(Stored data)

===== src/rtl/lbd_pkg.sv =====
package lbd_pkg;

    localparam int WINDOW_DEPTH = 4096;
    localparam int WIN_AW       = $clog2(WINDOW_DEPTH);
    localparam int FILL_W       = WIN_AW + 1;
    localparam int LEN_BIAS     = 2;
    localparam int QUEUE_DEPTH  = 2;
    localparam int QUEUE_AW     = $clog2(QUEUE_DEPTH);

    // token lengths in bits, flag bit included
    localparam logic [4:0] LIT_BITS   = 5'd9;
    localparam logic [4:0] END_BITS   = 5'd13;
    localparam logic [4:0] MATCH_BITS = 5'd17;

    typedef enum logic [1:0] {
        K_NONE    = 2'd0,
        K_LITERAL = 2'd1,
        K_MATCH   = 2'd2,
        K_END     = 2'd3
    } t_kind;

    typedef struct packed {
        logic              begin_flag;
        t_kind             kind;
        logic [7:0]        literal;
        logic [WIN_AW-1:0] pos;
        logic [3:0]        len_code;
    } t_cmd;

    typedef enum logic [1:0] {
        S_IDLE = 2'b01,
        S_COPY = 2'b10
    } t_be_state;

endpackage


===== src/rtl/lbd_in_if.sv =====
interface lbd_in_if;
    logic       valid;
    logic       ready;
    logic [7:0] in_byte;
    logic       begin_req;

    modport source (output valid, output in_byte, output begin_req, input ready);
    modport sink   (input valid, input in_byte, input begin_req, output ready);
endinterface


===== src/rtl/lbd_front.sv =====
module lbd_front (
    input  logic         i_clk,
    input  logic         i_rst_n,
    lbd_in_if.sink       i_in,
    input  logic         i_full,
    output logic         o_push,
    output lbd_pkg::t_cmd o_cmd
);
    import lbd_pkg::*;

    logic [16:0] r_bits, n_bits;
    logic [4:0]  r_cnt, n_cnt;
    logic        r_flag, n_flag;
    logic        r_done, n_done;
    t_cmd        n_cmd;
    logic        w_accept;

    // walk the eight bits of the word, MSB first; at most one token completes
    always_comb begin
        logic stop;
        n_bits = r_bits;
        n_cnt  = r_cnt;
        n_flag = r_flag;
        n_done = r_done;
        n_cmd  = '0;
        n_cmd.kind = K_NONE;
        if (i_in.begin_req) begin
            n_bits = '0;
            n_cnt  = '0;
            n_flag = 1'b0;
            n_done = 1'b0;
        end
        n_cmd.begin_flag = i_in.begin_req;
        stop = n_done;
        for (int b = 7; b >= 0; b--) begin
            if (!stop) begin
                if (n_cnt == 5'd0) begin
                    n_flag = i_in.in_byte[b];
                end
                n_bits = {n_bits[15:0], i_in.in_byte[b]};
                n_cnt  = n_cnt + 5'd1;
                if (n_flag) begin
                    if (n_cnt >= LIT_BITS) begin
                        n_cmd.kind    = K_LITERAL;
                        n_cmd.literal = n_bits[7:0];
                        n_bits = '0;
                        n_cnt  = '0;
                    end
                end else if (n_cnt == END_BITS) begin
                    if (n_bits[WIN_AW-1:0] == '0) begin
                        n_cmd.kind = K_END;
                        n_done = 1'b1;
                        stop   = 1'b1;
                        n_bits = '0;
                        n_cnt  = '0;
                    end
                end else if (n_cnt >= MATCH_BITS) begin
                    n_cmd.kind     = K_MATCH;
                    n_cmd.pos      = n_bits[WIN_AW+3:4];
                    n_cmd.len_code = n_bits[3:0];
                    n_bits = '0;
                    n_cnt  = '0;
                end
            end
        end
    end

    assign i_in.ready = !i_full;
    assign w_accept   = i_in.valid && !i_full;
    assign o_push     = w_accept && (n_cmd.begin_flag || (n_cmd.kind != K_NONE));
    assign o_cmd      = n_cmd;

    always_ff @(posedge i_clk) begin
        if (!i_rst_n) begin
            r_bits <= '0;
            r_cnt  <= '0;
            r_flag <= 1'b0;
            r_done <= 1'b0;
        end else if (w_accept) begin
            r_bits <= n_bits;
            r_cnt  <= n_cnt;
            r_flag <= n_flag;
            r_done <= n_done;
        end
    end

endmodule


===== src/flat_wrapper.sv =====
// flat-port wrapper written by rule: the top's interface ports become plain ports
module lbd_front_flat import lbd_pkg::*;
  (i_clk, i_rst_n, i_full, o_push, o_cmd, i_in_valid, i_in_in_byte, i_in_begin_req, i_in_ready);
  lbd_in_if i_in_i ();
  input  logic i_clk;
  input  logic i_rst_n;
  input  logic i_full;
  output logic o_push;
  output lbd_pkg::t_cmd o_cmd;
  input wire logic [$bits(i_in_i.valid)-1:0] i_in_valid;
  input wire logic [$bits(i_in_i.in_byte)-1:0] i_in_in_byte;
  input wire logic [$bits(i_in_i.begin_req)-1:0] i_in_begin_req;
  output wire logic [$bits(i_in_i.ready)-1:0] i_in_ready;
  assign i_in_i.valid = i_in_valid;
  assign i_in_i.in_byte = i_in_in_byte;
  assign i_in_i.begin_req = i_in_begin_req;
  assign i_in_ready = i_in_i.ready;
  lbd_front u_core (.i_clk(i_clk), .i_rst_n(i_rst_n), .i_in(i_in_i), .i_full(i_full), .o_push(o_push), .o_cmd(o_cmd));
endmodule

===== config.mk =====
export PLATFORM = sky130hd
export DESIGN_NAME = lbd_front_flat
export DESIGN_NICKNAME = d
export VERILOG_FILES = /design/src/rtl/lbd_pkg.sv /design/src/rtl/lbd_in_if.sv /design/src/rtl/lbd_front.sv /design/src/flat_wrapper.sv
export SDC_FILE = /design/constraint.sdc
export NUM_CORES = 1
export LEC_CHECK = 0
export BUFFER_PORTS_ARGS = -buffer_cell sky130_fd_sc_hd__buf_2
export CAP_MARGIN = 20
export CELL_PAD_IN_SITES_DETAIL_PLACEMENT = 1
export CELL_PAD_IN_SITES_GLOBAL_PLACEMENT = 1
export CORE_ASPECT_RATIO = 1.5
export CORE_UTILIZATION = 46
export DETAILED_ROUTE_END_ITERATION = 8
export PLACE_DENSITY = 0.83
export SETUP_SLACK_MARGIN = 0.3
export SLEW_MARGIN = 20
export SYNTH_ARGS = -nofsm -noshare
export SYNTH_HDL_FRONTEND = slang
export SYNTH_SLANG_ARGS = --single-unit

===== constraint.sdc =====
create_clock -name i_clk -period 21.2 [get_ports i_clk]
set_input_delay 2.12 -clock i_clk [delete_from_list [all_inputs] [get_ports i_clk]]
set_output_delay 2.12 -clock i_clk [all_outputs]
set_load 0.05 [all_outputs]

==> results of run 1 <==
[final cells by class]
class,instances,share of cell area (%)
Timing Repair Buffer,76,5.73
Antenna cell,1,0.0298
Clock inverter,1,0.358
Sequential cell,22,5.25
Inverter,43,1.92
Clock buffer,3,0.895
Tap cell,206,3.07
Multi-Input combinational cell,1086,82.7
[state kept, by name (all words and copies together) (netlist names)]
register	flops
u_core.r_bits	15
u_core.r_cnt	5
u_core.r_flag	1
u_core.r_done	1
[routing by layer]
layer | GRT usage, % | up-vias
met1 | 46.7 | 5093
met4 | 31.9 | 0
met5 | 0 | -
met3 | 5.45 | 228
li1 | - | 4693
met2 | 72.4 | 621
[critical path, delay by kind of cell]
kind                     cells  cell delay, ps
buffers and inverters       16            2320
AND/OR/NAND/NOR             19            4410
adder cells (fa/ha/maj)      8            1920
XOR/XNOR                     1             210
AO/OA/AOI/OAI               29            6430
multiplexers                 1             490
[stage by stage]
step	cell area (um^2)	hold WS (ps)	worst slack (ps)
after global routing	8380	568	273
final	8390	556	1200
after CTS	8210	546	374
after detailed placement	8100	532	197
after floorplan	7780	464	2520
after global placement	8100	519	1150
[repair_timing]
item,in CTS,in global routing
pin swaps,0,4
gates resized for setup,1,20
setup endpoints to repair,12,27
buffers inserted,0,6
[cell families (layout without fill, tap and decap cells)]
logic type / count (synthesis) / in the layout / share of synthesized area [%]
and+or+nand+nor: 531 / 531 / 33.4
DFF: 22 / 22 / 5.66
buffers and inverters: 121 / 123 / 6.74
xor gates and xnor gates: 28 / 28 / 3.25
muxes: 33 / 33 / 4.60
adders and majority gates: 16 / 16 / 2.57
AOI/OAI and AO/OA: 478 / 478 / 43.8
other: 0 / 1 / 0
[final timing paths]
kind,end,slack (ps),cells after the start
setup / recovery,o_cmd[11],1200,74
hold / removal,u_core.r_bits[14]$_SDFFE_PN0P_,560,1
setup reg to reg,u_core.r_cnt[3]$_SDFFE_PN0P_,5060,70
hold reg to reg,u_core.r_bits[14]$_SDFFE_PN0P_,560,1
[synth_stat cells, types with 22 or more instances]
cell and number:
sky130_fd_sc_hd__a21oi_1 90, sky130_fd_sc_hd__nand3_1 40, sky130_fd_sc_hd__o22ai_1 23, sky130_fd_sc_hd__nand2_1 191, sky130_fd_sc_hd__nor2_1 117, sky130_fd_sc_hd__xnor2_1 22, sky130_fd_sc_hd__a211oi_1 30, sky130_fd_sc_hd__o211ai_1 28
sky130_fd_sc_hd__o21ai_0 85, sky130_fd_sc_hd__nor3_1 39, sky130_fd_sc_hd__and3_1 25, sky130_fd_sc_hd__dfxtp_1 22, sky130_fd_sc_hd__clkbuf_1 54, sky130_fd_sc_hd__inv_1 38
==> summary.md, run 1 <==
| Metric | Value |
|---|---|
| Status | finished, final reports clean |
| Area share of the leading cell type in the synthesized netlist | under 10% |
| Die extent in y | ~160 um |
| Min cycle time layout | between 20000 and 25000 ps |
| Syn Std Cell Area | 0.00778 mm^2 |
| Number of nets with antenna violations after detailed routing | 0 |
| Effective utilization at floorplan | a little under half |
| Critical Path Source | i_in_begin_req |
| Setup TNS | 0 ps |
| Layout filler cell count | ~2300 |
| Metal2 WL | 17900 um |
| Number of nets produced by synthesis | ~1300 |
| H-tree depth | 1 |
| Data required, critical path | 19080 ps |
| Source-to-sink clock delay at the later pin of the worst-skew pair | 260 ps |
| Sequential cell area | around 440 um^2 |
| Wire length after detailed routing | 38000 um |
| DR vias | about 11000 |
| Drt drc | 0 |
| CTS Buffer Depth | 2 |
| Site Rows | 57 |
| Instance count after placement with tap cells included | approximately 1400 |
| Initial DRC Count | about 960 |
| Worst-margin pin slew | approximately 1200 ps |
| Area growth, synth to finish | 7.84% |
| Count of input and output buffers | 41 |
| Horizontal die dimension | about 110 um |
| Maximum Capacitance Violations | 0 |
| CTS hold repair buffers | 0 |
| Critical Path AT | 17880 ps |
| Launch point of the worst hold path | u_core.r_bits[14]$_SDFFE_PN0P_ |
| Top area cells in the synthesized netlist | sky130_fd_sc_hd__nand2_1 9.2%, sky130_fd_sc_hd__a21oi_1 5.8%, sky130_fd_sc_hd__dfxtp_1 5.7% |
| Length of the first detailed-routing pass in iterations | 5 |
| Average size of a mapped cell | around 6.3 um^2 |
| Peak clock frequency supported by timing | about 50 MHz |
| Detailed-route vias per instance | between 7 and 8 |
| Number of nets in the layout | around 1300 |
| Global-route wire length before repair | ~58000 um |
| Count of non-filler cells in the finished layout | around 1400 |
| Share of final-layout standard cells stronger than drive strength 1 | between 10% and 20% |
| Multi-input gate area in the final layout | approximately 0.0069 mm^2 |
| Clock input transition at the sequential cells of the worst setup and hold paths | roughly 60 ps |
| Yosys cell types | approximately 110 |
| Max-Slew Margin vs Limit | a little over a fifth |
| Min-Delay Path Class | reg2reg |
| Number of warnings reported in the yosys synthesis log | 0 |
| Full die area | 0.0174 mm^2 |
| CP max stage cell | sky130_fd_sc_hd__mux2_2 |
| Sequential cell area fraction in the yosys report | under 10% |
| Root Buffer | sky130_fd_sc_hd__clkbuf_16 |
| Vias in the first global route | between 10000 and 15000 |
| Crit start category | primary input |
| Crit. End Element | primary output |
| Startpoint-to-endpoint class of the critical path | in2out |
| Uppermost routed layer | met4 |
| Met3 wire len | 2740 um |
| Post-synthesis async set-or-reset flop share | 0% |
| Average wire per cell in the routed design | ~26 um |
| Clock tree from TritonCTS | built |
| Final HPWL from detailed placement | 29500 um |
| Source of the worst register-to-register timing path | u_core.r_cnt[1]$_SDFFE_PN0P_ |
| Library cell appearing most often on the critical path | sky130_fd_sc_hd__inv_1 |
| Count of mapped cells out of synthesis | roughly 1200 |
| # IOs | 42 |
| Slowest cell delay on critical path | 490 ps |
| Pin count of the biggest net entering global routing | 32 |
| Crit Path Max Fanout | 17 |
| Leading cell types in the layout, fill and taps excluded | 191 x sky130_fd_sc_hd__nand2_1, 115 x sky130_fd_sc_hd__nor2_1, 90 x sky130_fd_sc_hd__a21oi_1 |
| Period utilisation layout | ~94% |
| Met1 layer wirelength in the final routing | 13800 um |
| Number of register bits inferred by synthesis | 22 |
| Clk sink count | 22 |
| Number of synthesized flops with an enable pin | 0 |
| Number of setup violations in the final report | 0 |
| Number of antenna violations at the first check in global routing | 1 |
| Core footprint | between 0.015 and 0.02 mm^2 |
| Max-slew violation count | 0 |
| GRT Total Usage | between 40% and 50% |
| Core Util, Final | about half |
| Most used flip-flop cell after synthesis | sky130_fd_sc_hd__dfxtp_1 |
| Worst clock skew | about 4.7 ps |
| Gpl congestion | 1.01 |
| Number of buffers created by CTS | 3 |
| RSZ-0062 raised after global routing | false |
| Endpoints failing hold | 0 |
| Leading cell type in the layout, fill and taps excluded | sky130_fd_sc_hd__nand2_1 |
| Sum of overflow across all layers after global routing | 0 |
| Cell accounting for the most synthesized area | sky130_fd_sc_hd__nand2_1 |
Power of run 1 is not shown: default switching activity piles up to over one toggle a cycle in this logic, so the estimate is an artifact.
==> run 2, diff against run 1 <==
==> constraint.sdc (replaced) <==
create_clock -name i_clk -period 22.1 [get_ports i_clk]
set_input_delay 2.21 -clock i_clk [delete_from_list [all_inputs] [get_ports i_clk]]
set_output_delay 2.21 -clock i_clk [all_outputs]
set_load 0.05 [all_outputs]
==> run 2 against run 1 <==
Compared with the run above:
- cell area down 1.3%
- first-iteration DRC count up 5.0%
- largest cell class unchanged
- highest routed layer unchanged
- register-to-register slack improved by 620 ps
- critical path depth shrank 4
- count of clock-buffer cells in the layout is the same
- clock skew decreased by 3.0 ps
- hold slack gained 3.1 ps
==> summary.md, run 2 (synthesis gave the netlist of run 1 again) <==
| Metric | Value |
|---|---|
| Period utilisation layout | between 90 and 100% |
| Number of setup violations in the final report | 0 (unchanged) |
| Largest regs | u_core.r_bits x15, u_core.r_cnt x5 (unchanged) |
| Number of buffers created by CTS | 3 (unchanged) |
| H-tree depth | 1 (unchanged) |
| Critical Path AT | 18660 ps (was 17880 ps) |
| Gpl congestion | 1.04 (was 1.01) |
| Max-Slew Margin vs Limit | 31.8% (was 20.9%) |
| Critical path buffers and inverters | 13 (was 16) |
| Crit. End Element | primary output (unchanged) |
| Launch point of the worst hold path | u_core.r_bits[14]$_SDFFE_PN0P_ (unchanged) |
| Peak clock frequency supported by timing | between 40 and 50 MHz |
| Number of antenna violations at the first check in global routing | 1 (unchanged) |
| Crit Path Max Fanout | 17 (unchanged) |
| Horizontal die dimension | 108 um (unchanged) |
| Final HPWL from detailed placement | 29300 um (was 29500 um) |
| Min-Delay Path Class | reg2reg (unchanged) |
| Min cycle time layout | 20870 ps |
| Area growth, synth to finish | 6.42% (was 7.84%) |
| Pre-CTS WS | 23.0 ps (was 197 ps) |
| Share of final-layout standard cells stronger than drive strength 1 | 13.9% (was 14.5%) |
| Detailed-route vias per instance | 7.42 (was 7.40) |
| Leading cell type in the layout, fill and taps excluded | sky130_fd_sc_hd__nand2_1 (unchanged) |
| CP max stage cell | sky130_fd_sc_hd__a2111oi_2 (was sky130_fd_sc_hd__mux2_2) |
| Clock tree from TritonCTS | built (unchanged) |
| Clock input transition at the sequential cells of the worst setup and hold paths | 60 ps (about the same) |
| Core footprint | 0.0163 mm^2 (unchanged) |
| Leading cell types in the layout, fill and taps excluded | 190 x sky130_fd_sc_hd__nand2_1, 115 x sky130_fd_sc_hd__nor2_1, 89 x sky130_fd_sc_hd__a21oi_1 (was 191 x sky130_fd_sc_hd__nand2_1, 115 x sky130_fd_sc_hd__nor2_1, 90 x sky130_fd_sc_hd__a21oi_1) |
| Pin count of the biggest net entering global routing | 35 (was 32) |
| Worst-margin pin slew | 1020 ps (was 1180 ps) |
| Slowest cell delay on critical path | 560 ps (was 490 ps) |
| Max FFs per register | 15 (unchanged) |
| Effective utilization at floorplan | 47.6% (unchanged) |
| Crit start category | primary input (unchanged) |
| Source of the worst register-to-register timing path | u_core.r_cnt[1]$_SDFFE_PN0P_ (unchanged) |
| Vias in the first global route | 10600 (was 10500) |
| Endpoints failing hold | 0 (unchanged) |
| Largest register by flop count | u_core.r_bits (unchanged) |
| Max-slew violation count | 0 (unchanged) |
| Ant diodes | 0 (was 1) |
| Endpoint with the worst hold slack | u_core.r_bits[14]$_SDFFE_PN0P_ (unchanged) |
| Clk sink count | 22 (unchanged) |
| Wire length after detailed routing | 37200 um (was 38000 um) |
| Status | finished, final reports clean (unchanged) |
| Setup TNS | 0 ps (unchanged) |
| Root Buffer | sky130_fd_sc_hd__clkbuf_16 (unchanged) |
| Number of cells on the worst hold path | 1 (unchanged) |
| Data required, critical path | 19890 ps (was 19080 ps) |
| Sum of overflow across all layers after global routing | 0 (unchanged) |
| Number of nets with antenna violations after detailed routing | 0 (unchanged) |
| Site Rows | 57 (unchanged) |
| Count of non-filler cells in the finished layout | 1425 (was 1438) |
| GRT Total Usage | 42.5% (was 42.2%) |
| DR vias | 10600 (about the same) |
| Maximum Capacitance Violations | 0 (unchanged) |
| Global-route wire length before repair | 58000 um (was 57600 um) |
| Final worst-path setup slack | 1230 ps (was 1200 ps) |
| Die extent in y | 161 um (unchanged) |
| Count of input and output buffers | 41 (unchanged) |
| Number of nets in the layout | 1249 (was 1261) |
| Startpoint-to-endpoint class of the critical path | in2out (unchanged) |
| Setup slack, reg-to-reg | 5680 ps (was 5060 ps) |
| Worst clock skew | 1.67 ps (was 4.70 ps) |
| Source-to-sink clock delay at the later pin of the worst-skew pair | 260 ps (about the same) |
| Reg-to-reg endpoint | u_core.r_cnt[3]$_SDFFE_PN0P_ (unchanged) |
| Drt drc | 0 (unchanged) |
| Full die area | 0.0174 mm^2 (unchanged) |
| CTS hold repair buffers | 0 (unchanged) |
| # IOs | 42 (unchanged) |
| Cell count of the worst reg-to-reg path | 66 (was 70) |
| Length of the first detailed-routing pass in iterations | 6 (was 5) |
| Average wire per cell in the routed design | 26.1 um (was 26.4 um) |
| Gate family responsible for the most delay along the worst path | compound AO/OA/AOI/OAI gates (unchanged) |
| Initial DRC Count | 1004 (was 956) |
| CTS Buffer Depth | 2 (unchanged) |
| Instance count after placement with tap cells included | 1417 (was 1427) |
| RSZ-0062 raised after global routing | false (unchanged) |
[run 2: worst reg2reg max path: cells and delay by family, from the launching register on]
kind / cells / cell delay [ps]
xor+xnor: 1 / 210
flops: 1 / 540
fa+ha+maj: 8 / 2090
simple gates: 18 / 4250
compound gates: 28 / 7310
buf+inv: 9 / 1100
mux: 2 / 840
[run 2: timing repair]
| action | CTS | global route |
|---|---|---|
| pin swaps | 0 | 3 |
| resized for setup | 2 | 19 |
| cloned | 0 | 0 |
| buffers inserted | 0 | 4 |
| setup endpoints to repair | 17 | 27 |
[run 2: worst max-delay path by stage]
stage	start	end	slack [ps]	depth (start not counted)
after floorplan	i_in_begin_req	o_cmd[11]	3240	71
after global placement	i_in_begin_req	o_cmd[13]	850	72
after detailed placement	i_in_begin_req	o_cmd[13]	20	71
after CTS	i_in_begin_req	o_cmd[13]	330	70
after global routing	i_in_begin_req	o_push	300	74
final	i_in_begin_req	o_push	1230	70
[run 2: through the flow]
stage,utilization [%],hold WS [ps],area [um^2]
global route,50.7,572,8280
CTS,49.8,549,8140
global placement,49.1,517,8020
floorplan,-,464,7780
detailed placement,49.1,539,8020
finish,50.7,559,8280
[run 2: area by class of cell]
cell class / count / area, um^2
Clock buffer: 3 / 75.1
Multi-Input combinational cell: 1086 / 6920
Timing Repair Buffer: 64 / 390
Tap cell: 206 / 258
Inverter: 43 / 161
Fill cell: 2259 / 8060
Clock inverter: 1 / 30.0
Sequential cell: 22 / 440
[run 2: layer usage]
layer  part of all wire [%]  global-route usage, %  wire (um)
met1                     37                   46.3      13700
met2                     47                   70.9      17400
met3                    7.0                   6.54       2610
met4                    9.4                   36.4       3490
met5                      0                      0          0
Power of run 2 is left out for the same reason.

WHAT IS EXPECTED » Output the lines of the records above exactly as they appear, from the line containing "synthesis | ~1300 |" through the line containing "0.0069 mm^2 |".

SOLUTION TO THE PROBLEM »
| Number of nets produced by synthesis | ~1300 |
| H-tree depth | 1 |
| Data required, critical path | 19080 ps |
| Source-to-sink clock delay at the later pin of the worst-skew pair | 260 ps |
| Sequential cell area | around 440 um^2 |
| Wire length after detailed routing | 38000 um |
| DR vias | about 11000 |
| Drt drc | 0 |
| CTS Buffer Depth | 2 |
| Site Rows | 57 |
| Instance count after placement with tap cells included | approximately 1400 |
| Initial DRC Count | about 960 |
| Worst-margin pin slew | approximately 1200 ps |
| Area growth, synth to finish | 7.84% |
| Count of input and output buffers | 41 |
| Horizontal die dimension | about 110 um |
| Maximum Capacitance Violations | 0 |
| CTS hold repair buffers | 0 |
| Critical Path AT | 17880 ps |
| Launch point of the worst hold path | u_core.r_bits[14]$_SDFFE_PN0P_ |
| Top area cells in the synthesized netlist | sky130_fd_sc_hd__nand2_1 9.2%, sky130_fd_sc_hd__a21oi_1 5.8%, sky130_fd_sc_hd__dfxtp_1 5.7% |
| Length of the first detailed-routing pass in iterations | 5 |
| Average size of a mapped cell | around 6.3 um^2 |
| Peak clock frequency supported by timing | about 50 MHz |
| Detailed-route vias per instance | between 7 and 8 |
| Number of nets in the layout | around 1300 |
| Global-route wire length before repair | ~58000 um |
| Count of non-filler cells in the finished layout | around 1400 |
| Share of final-layout standard cells stronger than drive strength 1 | between 10% and 20% |
| Multi-input gate area in the final layout | approximately 0.0069 mm^2 |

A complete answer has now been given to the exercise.